RECORDS FOR PROCESSING section start

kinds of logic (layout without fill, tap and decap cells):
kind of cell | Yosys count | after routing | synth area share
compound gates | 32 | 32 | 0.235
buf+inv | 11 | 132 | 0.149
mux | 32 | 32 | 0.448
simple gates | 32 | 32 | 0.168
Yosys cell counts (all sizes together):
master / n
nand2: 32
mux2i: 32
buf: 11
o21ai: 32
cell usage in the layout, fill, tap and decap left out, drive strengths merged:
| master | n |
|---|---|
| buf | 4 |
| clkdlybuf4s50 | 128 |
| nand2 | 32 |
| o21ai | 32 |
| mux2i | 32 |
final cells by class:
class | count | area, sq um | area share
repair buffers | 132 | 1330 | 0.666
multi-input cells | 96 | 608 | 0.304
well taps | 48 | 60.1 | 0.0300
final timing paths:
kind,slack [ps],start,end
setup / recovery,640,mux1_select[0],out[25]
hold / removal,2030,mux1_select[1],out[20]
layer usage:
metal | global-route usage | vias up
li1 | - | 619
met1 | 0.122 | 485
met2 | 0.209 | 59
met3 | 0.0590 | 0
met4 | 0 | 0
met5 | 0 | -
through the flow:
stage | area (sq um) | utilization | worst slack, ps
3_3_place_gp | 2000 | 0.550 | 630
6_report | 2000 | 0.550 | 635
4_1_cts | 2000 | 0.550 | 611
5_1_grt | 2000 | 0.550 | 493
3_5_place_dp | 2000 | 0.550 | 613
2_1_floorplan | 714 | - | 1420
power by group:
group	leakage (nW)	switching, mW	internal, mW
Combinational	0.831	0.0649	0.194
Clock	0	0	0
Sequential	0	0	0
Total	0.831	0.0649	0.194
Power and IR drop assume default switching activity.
File: ./design.v
package arcabuco_core_pack;
typedef enum logic [3:0]{ alu_nop2=4'd0,alu_nop1,alu_sll, alu_srl,  alu_sra, alu_add, alu_sub, alu_xor,  alu_or,   alu_and, alu_slt,
                          alu_sltu, alu_eq,  alu_neq, alu_grt, alu_grtu} t_alu_opcode;
typedef enum logic [2:0]{ mul=3'd0, mulh, mulhsu, mulhu, div, divu, rem, remu} t_muldiv_opcode;
localparam [31:0] INIT_PC    =  '0;
localparam [0:0]  MEM_SKIP   = 1'b1;
localparam [0:0]  HAVE_MUL   = 1'b1;
localparam [0:0]  MUL_BUFF   = 1'b1;
localparam int    MUL_STAGES = 2;
localparam [7:0] TCM_BASE=8'h01; 
localparam [7:0] DPB_BASE=8'h02; 
typedef enum logic [5:0] {
    inst_invalid = 6'd0,
    inst_lui     = 6'd1,
    inst_auipc   = 6'd2,
    inst_jal     = 6'd3,
    inst_beq     = 6'd4,
    inst_bne     = 6'd5,
    inst_blt     = 6'd6,
    inst_bge     = 6'd7,
    inst_bltu    = 6'd8,
    inst_bgeu    = 6'd9,
    inst_sb      = 6'd10,
    inst_sh      = 6'd11,
    inst_sw      = 6'd12,
    inst_jalr    = 6'd13,
    inst_lb      = 6'd14,
    inst_lh      = 6'd15,
    inst_lw      = 6'd16,
    inst_lbu     = 6'd17,
    inst_lhu     = 6'd18,
    inst_addi    = 6'd19,
    inst_slti    = 6'd20,
    inst_sltiu   = 6'd21,
    inst_xori    = 6'd22,
    inst_ori     = 6'd23,
    inst_andi    = 6'd24,
    inst_slli    = 6'd25,
    inst_srli    = 6'd26,
    inst_srai    = 6'd27,
    inst_ebreak  = 6'd28,
    inst_csrrw   = 6'd29,
    inst_csrrs   = 6'd30,
    inst_csrrc   = 6'd31,
    inst_csrrwi  = 6'd32,
    inst_csrrsi  = 6'd33,
    inst_csrrci  = 6'd34,
    inst_add     = 6'd35,
    inst_mul     = 6'd36,
    inst_sub     = 6'd37,
    inst_sll     = 6'd38,
    inst_mulh    = 6'd39,
    inst_slt     = 6'd40,
    inst_mulhsu  = 6'd41,
    inst_sltu    = 6'd42,
    inst_mulhu   = 6'd43,
    inst_xor_    = 6'd44,
    inst_div     = 6'd45,
    inst_srl     = 6'd46,
    inst_divu    = 6'd47,
    inst_sra     = 6'd48,
    inst_or_     = 6'd49,
    inst_rem     = 6'd50,
    inst_and_    = 6'd51,
    inst_remu    = 6'd52
} t_instruction;
typedef struct packed {
    logic        mux1_select;    
    logic [1:0]  mux2_select;    
    logic        jump;           
    logic        en;
} if_ctrl_t;
typedef struct packed {
    logic        wen        ;
    logic  [1:0] mux1_select;
    logic        mux2_select;
    logic        mux4_select;
    logic        mux5_select;
} id_ctrl_t;
typedef struct packed {
   logic [4:0]  rd_addr_out ;
   logic [4:0]  rs1_addr_out;
   logic [4:0]  rs2_addr_out;
} rf_addrs_t;
typedef struct packed {
   logic [31:0]   rs1_data_out;
   logic [31:0]   rs2_data_out;
   logic [31:0]   imm_data_out;
   rf_addrs_t     id_ctrl_out;
} id_ex_pipe_t;
typedef struct packed {
t_alu_opcode     alu_selector;
t_muldiv_opcode  muldiv_selector;
logic            muldiv_en;
logic  [1:0]     mux1_select; 
logic  [1:0]     mux2_select;
logic            mux3_select;
} ex_ctrl_cmd_t;
typedef struct packed {
logic comp_res;
logic mul_busy;
logic memory_access;
} ex_ctrl_rsp_t;
typedef struct packed {
    logic [1:0]  write; 
    logic [2:0]  read;  
} mem_ctrl_t;
typedef struct packed {
logic if_flush;
logic if_en;
logic mem_wb_stall;
logic ex_mem_stall;
} pipe_ctrl_t;
endpackage
interface reg_if #( parameter DATA_W=32,
                    parameter ADDR_W=32) ();
    logic [DATA_W-1:0] data_w,data_r;
    logic [ADDR_W-1:0] addr;
    logic              ren, wen;
    modport master(
    input data_r,
    output addr,data_w,wen,ren
    );
    modport slave(
    output data_r,
    input addr,data_w,wen,ren
    );
endinterface
interface mem_if #( parameter DATA_W=32,
                    parameter ADDR_W=32) ();
    logic              valid;
    logic              abort;
    logic              we;
    logic [1:0]        size;
    logic [ADDR_W-1:0] addr;
    logic [DATA_W-1:0] data_w;
    logic [DATA_W-1:0] data_r;
    logic              ready;
    modport master (
        output valid, abort, we, addr, size, data_w,
        input  data_r, ready
    );
    modport slave (
        input  valid, abort, we, addr, size, data_w,
        output data_r, ready
    );
endinterface
package arcabuco_system_config;
  parameter int NPADS=2;
endpackage
module hazard_detection_unit (
    input  logic [2:0] dm_read_ex,
    input  logic [4:0] rs1_id,
    input  logic [4:0] rs2_id,
    input  logic [4:0] rd_ex,
    input  logic [4:0] rd_mem,
    input  logic       is_jalr,
    output logic       mux3_ctr_id,
    output logic       flop_ctr_if
);
    logic mem_hazard;
    logic jalr_hazard;
    assign mem_hazard =
        (dm_read_ex != 3'b000) &&
        ((rd_ex == rs1_id) || (rd_ex == rs2_id));
    assign jalr_hazard =
        is_jalr &&
        ((rd_ex == rs1_id) || (rd_mem == rs1_id));
    always_comb begin
        if (mem_hazard || jalr_hazard) begin
            flop_ctr_if = 1'b0;
            mux3_ctr_id = 1'b1;
        end
        else begin
            flop_ctr_if = 1'b1;
            mux3_ctr_id = 1'b0;
        end
    end
endmodule
File: ./run.sh
#!/bin/bash
# OpenROAD 26Q1-2900-gdf79404cd8, Yosys 0.63+post, stock flow scripts
make -C /OpenROAD-flow-scripts/flow DESIGN_CONFIG=/design/flow/config.mk WORK_HOME=/design/flow/orfs finish
File: ./constraint.sdc
current_design hazard_detection_unit

set clk_period 1.8
set clk_io_pct 0.2

create_clock -name clk0 -period $clk_period

set non_clock_inputs [all_inputs -no_clocks]
set_input_delay [expr $clk_period * $clk_io_pct] -clock clk0 $non_clock_inputs
set_output_delay [expr $clk_period * $clk_io_pct] -clock clk0 [all_outputs]
[flow/design.v]
module MUX(input [15:0] a, b, c, d, e, f, g, h, i,
    input [3:0] sel,
    output reg [15:0] out);
always @(*)
begin
    case(sel)
        4'b0000: out=a;
        4'b0001: out=b;
        4'b0010: out=c;
        4'b0011:  out=d;
        4'b0100: out=e;
        4'b0101: out=f;
        4'b0110:  out=g;
        4'b0111:  out=h;
        4'b1000: out=i;
        default: out=16'b1111111111111111;
    endcase
end
endmodule
[flow/run.sh]
#!/bin/bash
# OpenROAD 26Q1-2900-gdf79404cd8, Yosys 0.63+post, stock flow scripts
make -C /OpenROAD-flow-scripts/flow DESIGN_CONFIG=/design/flow/config.mk WORK_HOME=/design/flow/orfs finish
[flow/config.mk]
export PLATFORM = sky130hd
export DESIGN_NAME = MUX
export DESIGN_NICKNAME = MUX
export VERILOG_FILES = /design/flow/design.v
export SDC_FILE = /design/flow/constraint.sdc
export NUM_CORES = 4
export LEC_CHECK = 1
export CORE_AREA = 10 10 78 78
export DIE_AREA = 0 0 88 88
[flow/constraint.sdc]
current_design MUX

set clk_period 4.9
set clk_io_pct 0.2

create_clock -name clk0 -period $clk_period

set non_clock_inputs [all_inputs -no_clocks]
set_input_delay [expr $clk_period * $clk_io_pct] -clock clk0 $non_clock_inputs
set_output_delay [expr $clk_period * $clk_io_pct] -clock clk0 [all_outputs]
==> results.json <==
{
  "syn_inst": 194,
  "ctsResizeCount": 0,
  "seq_area_sq_um": 0,
  "status": "completed",
  "ir_drop_v": 0.0000442,
  "top_area_share_pct": 18.3,
  "post_drt_wl_per_cell_microns": 21.1,
  "synth.area.top_cells": "mux2i_1, a22oi_1, o21ai_0",
  "powerDensity_nw_per_um2": 83.4,
  "gp_congestion": 0.940,
  "hold_depth": 3,
  "netlist_area_sq_um": 1310,
  "route.final.wire_length_microns": 8330,
  "port_buffers": 164,
  "worst_setup_path_start_kind": "primary input",
  "crit_arrival_ns": 3.38,
  "maxSlewViolCount": 0,
  "overflow": 0,
  "crit_slowest_cell": "clkdlybuf4s50_1",
  "final_cell_mix": "clkdlybuf4s50_1, mux2i_1, a22oi_1",
  "slew_headroom_pct": 61.8,
  "die_h_microns": 88,
  "synth.largest_area_cell": "mux2i_1",
  "grt_pass1_vias": 2157,
  "num_rows": 24,
  "dr.max_layer_used": "met3",
  "worstPathRequired_ns": 3.92,
  "wl_met2_microns": 4080,
  "p_leak_nw": 1.12,
  "final_area_sq_um": 2950,
  "post-route-util_pct": 66.7,
  "syn_area_per_cell_sq_um": 6.76,
  "antenna_found_initial": 0,
  "cp_max_fo": 16,
  "setup_viol": 0,
  "clock_buffers": 0,
  "postCtsSetupBuffers": 0,
  "hold_buffers": 0,
  "warnings": 33,
  "vias": 2124,
  "yosysChipArea_sq_um": 1310,
  "wl_met3_microns": 840,
  "ys_types": 42,
  "drive_gt1_share_pct": 5.54,
  "tightest_slew_ns": 0.571,
  "maxCapViolations": 0,
  "crit_path_end_kind": "primary output",
  "die_w_microns": 88,
  "final.setup.tns_ns": 0,
  "via_per_inst": 5.38,
  "drtPass1Iterations": 6,
  "grtUsageTotal_pct": 20.0,
  "met1Wirelength_microns": 3410,
  "place_ws_ns": 0.536,
  "flops": 0,
  "setup_ws_ns": 0.535,
  "placed_cell_area_sq_um": 2950,
  "grt_pass1_wl_microns": 12500,
  "lay_top_count": "clkdlybuf4s50_1",
  "hold_class": "in2out",
  "finalHoldViolCount": 0,
  "worstSetupPathType": "in2out",
  "diodes": 0,
  "ioPinCount": 164,
  "ys_cells": 194,
  "drtIter0Drc": 123,
  "fmax_mhz": 229,
  "crit_path_frequent_cell": "clkdlybuf4s50_1",
  "die_area_sq_um": 7740,
  "core_area_sq_um": 4410,
  "area_delta_synth_final_pct": 125,
  "drc_errors": 0,
  "drtAntennaViolNets": 0,
  "ys_seq_share_pct": 0,
  "worstPathCellList": "clkdlybuf4s50_1 -> nor3_2 -> nand2_2 -> a2bb2oi_1 -> or4_1 -> clkdlybuf4s50_1",
  "fin_hold_ws_ns": 2.98,
  "grt_max_degree": 25,
  "period_minus_slack_ns": 4.36,
  "finalCritPeriodShare_pct": 89.1,
  "hpwl_microns": 7150,
  "core_util_floorplan_pct": 29.7,
  "rsz0062_at_grt": "false",
  "crit_path_max_incr_delay_ns": 0.69,
  "yosysWarnings": 1
}
[per-stage QoR]
stage / total power, W / instances
4_1_cts: 0.000246 / 395
3_3_place_gp: 0.000245 / 395
5_1_grt: 0.000266 / 395
2_1_floorplan: 0.0000829 / 194
6_report: 0.000246 / 395
3_5_place_dp: 0.000245 / 395
[kinds of logic (layout without fill, tap and decap cells)]
| kind of cell | after synthesis | after routing | share of synthesized area [%] |
|---|---|---|---|
| compound gates | 81 | 81 | 42.7 |
| simple gates | 60 | 60 | 25.8 |
| mux | 27 | 27 | 20.9 |
| buf+inv | 26 | 175 | 10.6 |
[synthesized netlist by cell type (4+ instances only)]
cell type / count
mux2i_1: 24
clkbuf_1: 6
o22ai_1: 10
o21ai_0: 17
nor3_1: 5
nor2b_1: 4
a31oi_1: 4
a21oi_1: 8
nor2_1: 15
and3_1: 5
or3_1: 12
a22oi_1: 21
buf_2: 12
a221oi_1: 4
[routing by layer]
metal | track usage (%) | vias up
met1 | 26.5 | 960
met3 | 5.33 | 0
met5 | 0 | -
met2 | 33.4 | 88
li1 | - | 1076
met4 | 0.580 | 0
[report_power, final]
group	switching, W	internal [W]	total [W]
combinational	0.0000781	0.000168	0.000246
sequential	0	0	0
clock	0	0	0
total	0.0000781	0.000168	0.000246
[critical path, delay by kind of cell]
family / cells / cell delay [ns]
buffers and inverters: 2 / 1.14
AND-OR/OR-AND: 1 / 0.19
AND/OR/NAND/NOR: 3 / 1.07
[cell type report]
type | instances | area, sq um
Inverter | 3 | 11.3
Multi-Input combinational cell | 168 | 1170
Timing Repair Buffer | 172 | 1700
Tap cell | 52 | 65.1
Fill cell | 366 | 1470
[worst paths after layout]
check / startpoint / to / slack (ns)
max: sel[0] / out[11] / 0.54
min: i[15] / out[15] / 2.98
Power is estimated from default activity; no workload was simulated.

RECORDS FOR PROCESSING section end

The lines to extract from the data above begin with the line containing "nand2 | 32 |" and end with the line containing "kind,slack [ps],start,end". Extract them exactly, including both.

• ANSWER TO THIS TASK:
| nand2 | 32 |
| o21ai | 32 |
| mux2i | 32 |
final cells by class:
class | count | area, sq um | area share
repair buffers | 132 | 1330 | 0.666
multi-input cells | 96 | 608 | 0.304
well taps | 48 | 60.1 | 0.0300
final timing paths:
kind,slack [ps],start,end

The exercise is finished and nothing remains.